Scaling Theory for Steady State Plastic Flows in Amorphous Solids

TL;DR

This paper develops a scaling theory for steady-state plastic flows in amorphous solids with inverse power-law potentials, unifying data across different conditions and connecting to supercooled liquid dynamics.

Contribution

It introduces a universal scaling framework for steady plastic flow in amorphous solids, linking flow behavior to inter-particle potentials and temperature effects.

Findings

Scaling functions successfully collapse flow data across conditions

Steady state characterized by two scaled variables and an equation of state

Connection established between plastic flow scaling and supercooled liquid density scaling

Abstract

Strongly correlated amorphous solids are a class of glass-formers whose inter-particle potential admits an approximate inverse power-law form in a relevant range of inter-particle distances. We study the steady-state plastic flow of such systems, firstly in the athermal, quasi-static limit, and secondly at finite temperatures and strain rates.
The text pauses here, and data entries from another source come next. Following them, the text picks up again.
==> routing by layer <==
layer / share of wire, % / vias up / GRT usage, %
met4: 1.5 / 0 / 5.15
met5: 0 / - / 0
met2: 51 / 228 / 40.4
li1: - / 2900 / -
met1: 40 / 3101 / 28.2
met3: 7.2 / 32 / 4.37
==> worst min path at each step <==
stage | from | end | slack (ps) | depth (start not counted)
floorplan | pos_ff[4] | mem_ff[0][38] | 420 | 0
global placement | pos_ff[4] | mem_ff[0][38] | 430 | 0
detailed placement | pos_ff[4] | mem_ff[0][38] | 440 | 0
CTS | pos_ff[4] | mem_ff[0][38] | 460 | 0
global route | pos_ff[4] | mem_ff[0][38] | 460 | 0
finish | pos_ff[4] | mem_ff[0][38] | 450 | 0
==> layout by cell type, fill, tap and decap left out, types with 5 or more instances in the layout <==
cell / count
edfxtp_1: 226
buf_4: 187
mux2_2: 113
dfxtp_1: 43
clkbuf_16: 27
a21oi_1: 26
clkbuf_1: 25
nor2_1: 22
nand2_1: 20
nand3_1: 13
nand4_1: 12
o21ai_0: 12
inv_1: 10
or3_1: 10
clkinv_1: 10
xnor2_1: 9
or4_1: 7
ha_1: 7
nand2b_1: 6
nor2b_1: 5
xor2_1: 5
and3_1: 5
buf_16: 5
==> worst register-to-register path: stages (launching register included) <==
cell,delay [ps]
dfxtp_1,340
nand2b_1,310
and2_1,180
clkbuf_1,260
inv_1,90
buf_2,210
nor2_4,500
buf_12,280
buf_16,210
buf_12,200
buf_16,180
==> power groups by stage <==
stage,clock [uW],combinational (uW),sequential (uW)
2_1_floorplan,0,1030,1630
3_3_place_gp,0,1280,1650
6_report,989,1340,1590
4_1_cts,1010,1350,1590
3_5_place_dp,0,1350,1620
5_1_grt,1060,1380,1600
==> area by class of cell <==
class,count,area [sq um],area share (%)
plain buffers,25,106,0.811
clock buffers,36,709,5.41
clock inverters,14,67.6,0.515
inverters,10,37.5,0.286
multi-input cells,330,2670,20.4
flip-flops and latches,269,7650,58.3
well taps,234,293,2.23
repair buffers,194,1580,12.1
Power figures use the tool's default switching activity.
File: src/wmu_pkg.sv
`timescale 1ns / 1ps
// wmu_pkg: shared constants and types for the weighted mean unit.
// No dependencies; imported by every module of the block.
package wmu_pkg;

    localparam int WMU_FRAC_BITS = 8;
    localparam int WMU_MAX_ITEMS = 1024;
    localparam int WMU_DATA_W    = 16;
    // Product of a 16-bit value and a 16-bit weight.
    localparam int WMU_PROD_W    = 2 * WMU_DATA_W;

    // Weight used when weighting is off: one in fixed point.
    localparam logic signed [WMU_DATA_W:0] WMU_ONE =
        (WMU_DATA_W + 1)'(1 << WMU_FRAC_BITS);

    typedef struct packed {
        logic signed [WMU_DATA_W-1:0] mean;
        logic                         zero_weight_sum;
    } t_wmu_result;

endpackage
## src/hw/rtl/d2pc_pkg.sv

```systemverilog
// Shared constants and command/status types of the depth to point cloud block.
// No dependencies; imported by the controller, the datapath and the top level.
package d2pc_pkg;

  localparam int FRAME_WIDTH  = 640;
  localparam int FRAME_HEIGHT = 480;
  localparam int PIX_COUNT    = FRAME_WIDTH * FRAME_HEIGHT;
  localparam int PIX_AW       = $clog2(PIX_COUNT);

  // centred coordinate is position minus this offset
  localparam int CX_OFF = FRAME_WIDTH / 2 - 1;
  localparam int CY_OFF = FRAME_HEIGHT / 2 - 1;

  localparam logic [15:0] DEPTH_BAD  = 16'd2047;
  localparam int          Z_BAD      = -1000;
  localparam int          XY_LIMIT   = 600000;
  localparam int          PROD_SHIFT = 20;

  localparam int CFG_AW = 2;
  localparam int CFG_DW = 24;
  localparam logic [CFG_AW-1:0] CFG_SHIFT_X   = 2'd0;
  localparam logic [CFG_AW-1:0] CFG_SHIFT_Y   = 2'd1;
  localparam logic [CFG_AW-1:0] CFG_INV_FOCAL = 2'd2;

  localparam logic [23:0] INV_FOCAL_RST = 24'd28926;

  localparam logic OP_STORE   = 1'b0;
  localparam logic OP_CONVERT = 1'b1;

  // controller -> datapath
  typedef struct packed {
    logic capture;   // latch the request
    logic addr;      // store write / read index
    logic rd;        // read the frame store
    logic mul1;      // depth times coordinate magnitude
    logic mul2;      // times inverse focal length
    logic emit;      // load result registers, pulse strobe
  } d2pc_cmd_t;

  // datapath -> controller
  typedef struct packed {
    logic is_convert;
  } d2pc_status_t;

endpackage

```

## src/hw/rtl/d2pc_ctrl.sv

```systemverilog
// Sequencing state machine of the depth to point cloud block.
// Depends on d2pc_pkg (command and status types).
module d2pc_ctrl import d2pc_pkg::*; (
  input  logic         clk_i,
  input  logic         rst_ni,
  input  logic         start,
  output logic         busy,
  input  d2pc_status_t status_i,
  output d2pc_cmd_t    cmd_o
);

  localparam logic [2:0] ST_IDLE = 3'd0;
  localparam logic [2:0] ST_ADDR = 3'd1;
  localparam logic [2:0] ST_READ = 3'd2;
  localparam logic [2:0] ST_MUL1 = 3'd3;
  localparam logic [2:0] ST_MUL2 = 3'd4;
  localparam logic [2:0] ST_EMIT = 3'd5;

  logic [2:0] state_q, state_d;

  always_ff @(posedge clk_i or negedge rst_ni) begin
    if (!rst_ni) begin
      state_q <= ST_IDLE;
    end else begin
      state_q <= state_d;
    end
  end

  always_comb begin
    state_d = state_q;
    cmd_o   = '0;
    unique case (state_q)
      ST_IDLE: begin
        if (start) begin
          cmd_o.capture = 1'b1;
          state_d       = ST_ADDR;
        end
      end
      ST_ADDR: begin
        cmd_o.addr = 1'b1;
        state_d    = status_i.is_convert ? ST_READ : ST_IDLE;
      end
      ST_READ: begin
        cmd_o.rd = 1'b1;
        state_d  = ST_MUL1;
      end
      ST_MUL1: begin
        cmd_o.mul1 = 1'b1;
        state_d    = ST_MUL2;
      end
      ST_MUL2: begin
        cmd_o.mul2 = 1'b1;
        state_d    = ST_EMIT;
      end
      ST_EMIT: begin
        cmd_o.emit = 1'b1;
        state_d    = ST_IDLE;
      end
      default: begin
        state_d = ST_IDLE;
      end
    endcase
  end

  assign busy = (state_q != ST_IDLE);

endmodule

```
In all cases we demonstrate the usefulness of scaling concepts to reduce the data to universal scaling functions where the scaling exponents are determined a-priori from the inter-particle potential. In particular we show that the steady plastic flow at finite temperatures with efficient heat extraction is uniquely characterized by two scaled variables; equivalently, the steady state displays an equation of state that relates one scaled variable to the other two. We discuss the range of applicability of the scaling theory, and the connection to density scaling in supercooled liquid dynamics. We explain that the description of transient states calls for additional state variables whose identity is still far from obvious.